About GUP kitchen
What is GUP?
GUP, stands for Ground Up and is a concept of food and way of making it. GUP’s namesake comes from the idea that you should know where your food comes from; “literally from the ground up.” It also implies the reality that, everything you will eat is seasoned with hand-ground and custom-blended spices and sauces. GUP is a mobile cuisine based in Lincoln, Nebraska combining scratch cooking and local ingredients to provide a unique experience for everyone.
Who are we?
Erik Hustad, Chef and Co-Owner, studied Culinary Arts at The Art Institute of Seattle and recently came back home to start GUP with cousin and Co-Owner, Gabriel Lovelace.
What we do.
Where there’s a WILL. There’s a WAY.
This common expression is used to refer to a lot of different things, but the mobile food movement is a perfect example. There are a lot of creative, food loving entrepreneurs out there looking for a way to convert the ideas in their heads into a product they can sell. The same goes for writers, actors, singers, designers and every other artist. We all have some wired-in desire to express our creativity through some form of ART. With today’s access to technology and the internet, millions of great artists have been able to share their gift to the world, and this ART would not have been loved by nearly as many people without this technology.

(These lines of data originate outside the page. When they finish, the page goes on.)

## src/rtl/usr_serdes_ctrl_if.sv

```systemverilog
// Handshake bundle between the SERDES sequencer and its word/bit producers and consumers.
// The master side drives words/bits in and accepts bits/words out; the slave is the sequencer.
interface usr_serdes_ctrl_if #(
    parameter int N = 8
);
    logic [N-1:0] tx_data;
    logic         tx_valid;
    logic         tx_ready;
    logic         sout;
    logic         sout_valid;
    logic         sout_ready;
    logic         sin;
    logic         sin_valid;
    logic         sin_ready;
    logic [N-1:0] rx_data;
    logic         rx_valid;
    logic         rx_ready;

    modport master (
        output tx_data, tx_valid, sout_ready, sin, sin_valid, rx_ready,
        input  tx_ready, sout, sout_valid, sin_ready, rx_data, rx_valid
    );

    modport slave (
        input  tx_data, tx_valid, sout_ready, sin, sin_valid, rx_ready,
        output tx_ready, sout, sout_valid, sin_ready, rx_data, rx_valid
    );
endinterface

```

## src/rtl/usr_serdes_ctrl.sv

```systemverilog
// Half-duplex SERDES sequencer driving an external universal shift register
// (sel 0 hold, 1 shift right, 2 shift left, 3 parallel load).
module usr_serdes_ctrl #(
    parameter int N = 8,
    localparam int SEL_W = $clog2(N),
    localparam int CNT_W = $clog2(N) + 1
) (
    input  logic             clk,
    input  logic             rst,
    input  logic             i_abort,
    input  logic             i_lsb_first,
    output logic             o_busy,
    output logic [SEL_W-1:0] o_sr_sel,
    output logic [N-1:0]     o_sr_din,
    input  logic [N-1:0]     i_sr_dout,
    usr_serdes_ctrl_if.slave bus
);

    localparam logic [SEL_W-1:0] SEL_HOLD = SEL_W'(0);
    localparam logic [SEL_W-1:0] SEL_SR   = SEL_W'(1);
    localparam logic [SEL_W-1:0] SEL_SL   = SEL_W'(2);
    localparam logic [SEL_W-1:0] SEL_LOAD = SEL_W'(3);

    typedef enum logic [1:0] {
        ST_IDLE,
        ST_TX_SHIFT,
        ST_RX_SHIFT,
        ST_RX_HOLD
    } state_t;

    state_t             r_state;
    logic [CNT_W-1:0]   r_cnt;
    logic               r_dir;

    state_t             w_state_nxt;
    logic [CNT_W-1:0]   w_cnt_nxt;
    logic               w_dir_nxt;
    logic [SEL_W-1:0]   w_sel;
    logic [N-1:0]       w_din;
    logic               w_tx_ready;
    logic               w_sin_ready;
    logic               w_sout_valid;
    logic               w_rx_valid;
    logic               w_rx_dir;
    logic [SEL_W-1:0]   w_rx_sel;
    logic [N-1:0]       w_rx_din;

    // The first RX bit is taken in IDLE, before dir_q has captured the bit order.
    assign w_rx_dir = (r_state == ST_IDLE) ? i_lsb_first : r_dir;
    assign w_rx_sel = w_rx_dir ? SEL_SR : SEL_SL;
    assign w_rx_din = w_rx_dir ? {bus.sin, {(N-1){1'b0}}} : {{(N-1){1'b0}}, bus.sin};

    always_ff @(posedge clk or posedge rst) begin
        if (rst) begin
            r_state <= ST_IDLE;
            r_cnt   <= '0;
            r_dir   <= 1'b0;
        end else begin
            r_state <= w_state_nxt;
            r_cnt   <= w_cnt_nxt;
            r_dir   <= w_dir_nxt;
        end
    end

    always_comb begin
        w_state_nxt  = r_state;
        w_cnt_nxt    = r_cnt;
        w_dir_nxt    = r_dir;
        w_sel        = SEL_HOLD;
        w_din        = '0;
        w_tx_ready   = 1'b0;
        w_sin_ready  = 1'b0;
        w_sout_valid = 1'b0;
        w_rx_valid   = 1'b0;
        if (i_abort) begin
            w_state_nxt = ST_IDLE;
            w_cnt_nxt   = '0;
        end else begin
            case (r_state)
                ST_IDLE: begin
                    w_tx_ready  = 1'b1;
                    w_sin_ready = ~bus.tx_valid;
                    if (bus.tx_valid) begin
                        w_sel       = SEL_LOAD;
                        w_din       = bus.tx_data;
                        w_dir_nxt   = i_lsb_first;
                        w_cnt_nxt   = '0;
                        w_state_nxt = ST_TX_SHIFT;
                    end else if (bus.sin_valid) begin
                        w_sel       = w_rx_sel;
                        w_din       = w_rx_din;
                        w_dir_nxt   = i_lsb_first;
                        w_cnt_nxt   = CNT_W'(1);
                        w_state_nxt = ST_RX_SHIFT;
                    end
                end
                ST_TX_SHIFT: begin
                    w_sout_valid = 1'b1;
                    if (bus.sout_ready) begin
                        w_sel     = r_dir ? SEL_SR : SEL_SL;
                        w_cnt_nxt = r_cnt + CNT_W'(1);
                        if (r_cnt == CNT_W'(N - 1)) begin
                            w_state_nxt = ST_IDLE;
                        end
                    end
                end
                ST_RX_SHIFT: begin
                    w_sin_ready = 1'b1;
                    if (bus.sin_valid) begin
                        w_sel     = w_rx_sel;
                        w_din     = w_rx_din;
                        w_cnt_nxt = r_cnt + CNT_W'(1);
                        if (r_cnt == CNT_W'(N - 1)) begin
                            w_state_nxt = ST_RX_HOLD;
                        end
                    end
                end
                ST_RX_HOLD: begin
                    w_rx_valid = 1'b1;
                    if (bus.rx_ready) begin
                        w_state_nxt = ST_IDLE;
                        w_cnt_nxt   = '0;
                    end
                end
                default: begin
                    w_state_nxt = ST_IDLE;
                    w_cnt_nxt   = '0;
                end
            endcase
        end
    end

    assign o_busy         = (r_state != ST_IDLE);
    assign o_sr_sel       = w_sel;
    assign o_sr_din       = w_din;
    assign bus.tx_ready   = w_tx_ready;
    assign bus.sin_ready  = w_sin_ready;
    assign bus.sout_valid = w_sout_valid;
    assign bus.rx_valid   = w_rx_valid;
    assign bus.sout       = r_dir ? i_sr_dout[0] : i_sr_dout[N-1];
    assign bus.rx_data    = i_sr_dout;

endmodule

```

## src/flat_wrapper.sv

```systemverilog
// flat-port wrapper written by rule: the top's interface ports become plain ports
module usr_serdes_ctrl_flat 
#(
    parameter int N = 8,
    localparam int SEL_W = $clog2(N),
    localparam int CNT_W = $clog2(N) + 1
)
  (clk, rst, i_abort, i_lsb_first, o_busy, o_sr_sel, o_sr_din, i_sr_dout, bus_tx_data, bus_tx_valid, bus_sout_ready, bus_sin, bus_sin_valid, bus_rx_ready, bus_tx_ready, bus_sout, bus_sout_valid, bus_sin_ready, bus_rx_data, bus_rx_valid);
  usr_serdes_ctrl_if #(.N(N)) bus_i ();
  input  logic clk;
  input  logic rst;
  input  logic i_abort;
  input  logic i_lsb_first;
  output logic o_busy;
  output logic [SEL_W-1:0] o_sr_sel;
  output logic [N-1:0] o_sr_din;
  input  logic [N-1:0] i_sr_dout;
  input wire logic [$bits(bus_i.tx_data)-1:0] bus_tx_data;
  input wire logic [$bits(bus_i.tx_valid)-1:0] bus_tx_valid;
  input wire logic [$bits(bus_i.sout_ready)-1:0] bus_sout_ready;
  input wire logic [$bits(bus_i.sin)-1:0] bus_sin;
  input wire logic [$bits(bus_i.sin_valid)-1:0] bus_sin_valid;
  input wire logic [$bits(bus_i.rx_ready)-1:0] bus_rx_ready;
  output wire logic [$bits(bus_i.tx_ready)-1:0] bus_tx_ready;
  output wire logic [$bits(bus_i.sout)-1:0] bus_sout;
  output wire logic [$bits(bus_i.sout_valid)-1:0] bus_sout_valid;
  output wire logic [$bits(bus_i.sin_ready)-1:0] bus_sin_ready;
  output wire logic [$bits(bus_i.rx_data)-1:0] bus_rx_data;
  output wire logic [$bits(bus_i.rx_valid)-1:0] bus_rx_valid;
  assign bus_i.tx_data = bus_tx_data;
  assign bus_i.tx_valid = bus_tx_valid;
  assign bus_i.sout_ready = bus_sout_ready;
  assign bus_i.sin = bus_sin;
  assign bus_i.sin_valid = bus_sin_valid;
  assign bus_i.rx_ready = bus_rx_ready;
  assign bus_tx_ready = bus_i.tx_ready;
  assign bus_sout = bus_i.sout;
  assign bus_sout_valid = bus_i.sout_valid;
  assign bus_sin_ready = bus_i.sin_ready;
  assign bus_rx_data = bus_i.rx_data;
  assign bus_rx_valid = bus_i.rx_valid;
  usr_serdes_ctrl #(.N(N)) u_core (.clk(clk), .rst(rst), .i_abort(i_abort), .i_lsb_first(i_lsb_first), .o_busy(o_busy), .o_sr_sel(o_sr_sel), .o_sr_din(o_sr_din), .i_sr_dout(i_sr_dout), .bus(bus_i));
endmodule
```

## config.mk

```make
export PLATFORM = sky130hd
export DESIGN_NAME = usr_serdes_ctrl_flat
export DESIGN_NICKNAME = d
export VERILOG_FILES = /design/src/rtl/usr_serdes_ctrl_if.sv /design/src/rtl/usr_serdes_ctrl.sv /design/src/flat_wrapper.sv
export SDC_FILE = /design/constraint.sdc
export NUM_CORES = 1
export LEC_CHECK = 0
export CORE_ASPECT_RATIO = 0.6
export CORE_MARGIN = 10
export CORE_UTILIZATION = 37
export CTS_CLUSTER_SIZE = 40
export DETAILED_ROUTE_END_ITERATION = 10
export PLACE_DENSITY_LB_ADDON = 0.1
export SYNTH_ARGS = -nofsm -noshare
export SYNTH_HDL_FRONTEND = slang
export SYNTH_SLANG_ARGS = --single-unit
```

## constraint.sdc

```tcl
create_clock -name clk -period 2.6 [get_ports clk]
set_input_delay 0.52 -clock clk [delete_from_list [all_inputs] [get_ports clk]]
set_output_delay 0.52 -clock clk [all_outputs]
set_load 0.01 [all_outputs]
```

==> results of run 1 <==
[final timing paths]
path | startpoint | to | slack (ns)
max in group asynchronous | rst | u_core.r_dir | 1.86
max reg2reg | u_core.r_state[0] | u_core.r_cnt[3] | 0.47
min | rst | u_core.r_cnt[0] | 0.52
min in group clk | u_core.r_cnt[1] | u_core.r_cnt[1] | 0.58
max | u_core.r_state[1] | o_sr_din[4] | 0.13
min reg2reg | u_core.r_cnt[1] | u_core.r_cnt[1] | 0.58
[worst reg2reg max path, delay by kind of cell, from the launching register on]
family | cells | cell delay [ns]
AND/OR/NAND/NOR | 2 | 0.77
flip-flops | 1 | 0.37
AO/OA/AOI/OAI | 2 | 0.37
adder cells (fa/ha/maj) | 1 | 0.30
buffers and inverters | 2 | 0.24
[area by class of cell]
type | count | area, sq um
Fill cell | 199 | 852
Tap cell | 30 | 37.5
Inverter | 9 | 33.8
Clock buffer | 4 | 45.0
Multi-Input combinational cell | 73 | 527
Timing Repair Buffer | 49 | 460
Sequential cell | 7 | 175
[stage by stage]
stage | instances | power [mW] | setup WS, ns
6_report | 172 | 1.11 | 0.126
5_1_grt | 172 | 1.20 | 0.00289
4_1_cts | 170 | 1.05 | 0.0139
3_5_place_dp | 166 | 0.894 | -0.125
3_3_place_gp | 166 | 0.888 | -0.0955
2_1_floorplan | 102 | 0.626 | 0.647
[registers in the layout, indices dropped and copies added, names as in the netlist]
register / count
u_core.r_cnt: 4
u_core.r_dir: 1
u_core.r_state: 2
[layout by cell type, fill, tap and decap left out, types with 2 or more instances in the layout]
cell,count
o21ai_0,3
and3_1,7
nand2_1,5
a31oi_1,2
nor2b_1,3
nand3_1,4
ha_1,5
o22ai_1,3
nand2b_1,2
clkdlybuf4s50_1,26
dlymetal6s2s_1,4
nor2_1,8
a21oi_1,7
inv_1,9
nand4_1,4
mux2i_1,3
mux2_2,3
dlygate4sd2_1,6
buf_4,13
clkbuf_8,3
dfrtp_1,7
[repair_timing]
item                                    in CTS  in global routing
pin swaps                                    0                  1
hold buffers                                 0                  0
gates resized for setup                      7                  5
endpoints found under the setup margin      11                  6
setup buffers                                0                  2
gates cloned                                 0                  0
[cell usage after synthesis, types with 4 or more instances]
cell     instances
nand2_1          5
nand4_1          4
and3_1           7
a21oi_1          7
ha_1             6
nand3_1          4
buf_4           10
dfrtp_1          7
nor2_1           8
inv_1            9
[report_power, final]
group	internal, mW	leakage, nW	switching (mW)	total (mW)
logic	0.412	0.512	0.371	0.783
clock network	0.106	0.0228	0.0515	0.158
registers	0.140	0.0935	0.0332	0.173
total	0.659	0.629	0.456	1.11
[cells by family (layout without fill, tap and decap cells)]
group                      Yosys count  after routing  share of synthesized area, %
adders and majority gates            6              6                          9.19
and+or+nand+nor                     39             39                          26.5
AOI/OAI and AO/OA                   21             21                          19.0
DFF                                  7              7                          21.4
other                                1              1                         0.459
muxes                                6              6                          7.81
buffers and inverters               22             62                          15.6
[layer usage]
metal  vias up  track usage [%]  routed length [um]
li1        435                -                   -
met1       405             13.3                1140
met2        36             16.4                1110
met3         5             6.67                 324
met4         0             2.95                  14
met5         -                0                   0
==> results.ini, run 1 <==
[run_status]
status = completed

[setup_path]
slowest_delay_ns = 0.54
cp.depth = 7
arrival_ns = 1.95
cp_top_family = buffers and inverters
crit_fanout = 8
slowest_stage = clkdlybuf4s50_1
rr_worst_depth = 7
crit_top_cell = inv_1
start_kind = register
critPathBufInv = 4
cp.required_ns = 2.08
end_kind = output port
worstSetupPathType = register to output port
worstPathCellList = inv_1, ha_4, inv_1, nor2_1, buf_4, and3_1, clkdlybuf4s50_1

[route]
routed_via_density = 5.12
drt_iter0_markers = 106
routed-via-count = 881
drt-total-wl_um = 2600
wire_per_inst_um = 15.1
detail_route.first_pass.iterations = 4
route.detailed.drc = 0
ant_nets = 0

[placement]
port_buffers = 36
place_hpwl_um = 2090
place_area_sq_um = 1200
gp_congestion = 0.820

[sta]
fmax_ghz = 0.404
rsz0062_at_grt = false
fin_hold_ws_ns = 0.523
clock_skew_ns = 0.00179
setup_viol = 0
timing.final.max_slew_violations = 0
hold_viol = 0
finalSetupTns_ns = 0
period_needed_ns = 2.47
period_share_pct = 95.2

[grt]
grt_pass1_wl_um = 4170
grt_use_total_pct = 11.2
grt_pass1_vias = 890
antenna_found_initial = 0
grt_max_degree = 9
overflow = 0

[cells_and_area]
final_cell_area_sq_um = 1280
final_util_pct = 60.0
final_nets = 174
area_growth_syn_to_layout_pct = 56.5
antenna_cells = 0
drive_above_1_share_pct = 16.2

[die]
fp.dieH_um = 56.4
initial_core_util_pct = 38.3
core_area_sq_um = 2130
fp.dieArea_sq_um = 4550
num_io_pins = 50
rows = 13
die_x_um = 80.7

[clock_tree]
path_clk_slew_ns = 0.04
cts_tree = yes
clockBufferDepth = 2
cts_buffers = 3
clock-root-buffer = clkbuf_8
clk_latency_ns = 0.23
clkSinkCount = 7
h-tree-depth = 1

[logic_synthesis]
synthArstFlopShare_pct = 100
synthesis.area_sq_um = 817
netlist_instances = 102
netlist.area_leader.share_pct = 21.4
ys_seq_elements = 7
seq_area_frac_synth_pct = 21.4
yosysWarningCount = 0
synthDistinctLibCells = 32
synth_edf_count = 0
synthTopCellsByArea = dfrtp_1 21%, buf_4 9.2%, ha_1 9.2%
yosysTopAreaCell = dfrtp_1
syn_area_per_cell_sq_um = 8.01
syn_nets = 133
synth_ff_type = dfrtp_1

[power_and_ir_drop]
max-vdd-ir-drop_mv = 0.330
p_leak_nw = 0.629
powerDensity_nw_per_um2 = 871

[flow_run]
cap_violations = 0

[hold_path]
hold_path.class = input pin to async pin

(Power assumes the default switching activity.)
==> run 2, diff against run 1 <==
--- a/config.mk
+++ b/config.mk
@@ -8,7 +8,7 @@
 export CORE_ASPECT_RATIO = 0.6
 export CORE_MARGIN = 10
 export CORE_UTILIZATION = 37
-export CTS_CLUSTER_SIZE = 40
+export CTS_CLUSTER_SIZE = 12
 export DETAILED_ROUTE_END_ITERATION = 10
 export PLACE_DENSITY_LB_ADDON = 0.1
 export SYNTH_ARGS = -nofsm -noshare
==> results of run 2 <==
The final DEF is identical to that of run 1; final timing and power are the same.
**config.mk**
```make
export PLATFORM = sky130hd
export DESIGN_NAME = hilo_issue_queue
export DESIGN_NICKNAME = d
export VERILOG_FILES = /design/src/rtl/hilo_issue_queue.sv
export SDC_FILE = /design/constraint.sdc
export NUM_CORES = 2
export LEC_CHECK = 0
export CORE_MARGIN = 5
export CORE_UTILIZATION = 45
export CTS_BUF_LIST = sky130_fd_sc_hd__clkbuf_8
export CTS_CLUSTER_DIAMETER = 100
export DETAILED_ROUTE_END_ITERATION = 7
export PLACE_DENSITY = 0.66
export SYNTH_ARGS = -nofsm -noshare
export SYNTH_HDL_FRONTEND = slang
export SYNTH_SLANG_ARGS = --single-unit
export TNS_END_PERCENT = 30
```
**constraint.sdc**
```tcl
create_clock -name clk -period 3.8 [get_ports clk]
set_clock_uncertainty 0.15 [all_clocks]
set_input_delay 0.38 -clock clk [delete_from_list [all_inputs] [get_ports clk]]
set_output_delay 0.38 -clock clk [all_outputs]
set_load 0.02 [all_outputs]
```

At GUP, we have developed a passion for the art of food. That art, however, cannot be downloaded on a computer. The best thing a chef without a restaurant can do is to get a food truck and get that food out there. We knew that our art was ready to be shared, but during a national recession, a million dollars is hard to come by. That’s okay, in fact, there are a lot of benefits to being a mobile restaurant.
- We can come to you, maybe not everyday, but we’ll be close to you at some point.
- There are no bells and whistles here, what you see is what you get, and it’s all about the food.
- The food HAS to be good, or we won’t be able to convince you to choose us over the other options.
- It’s fun. It’s different. We don’t have any franchise big-wigs to listen to. We can make whatever we want, which means you’ll actually find food that’s in season here. If you want to eat laboratory-grown plastic tomatoes in the middle of winter, go to your nearest chain restaurant. If you want a BLT featuring heirloom tomatoes, ripe and bursting with flavor, grown and picked by local farmers, that’s what we’ll give you (late summer, early fall of course).
We have a passion for our craft, and we hope that it brings you joy.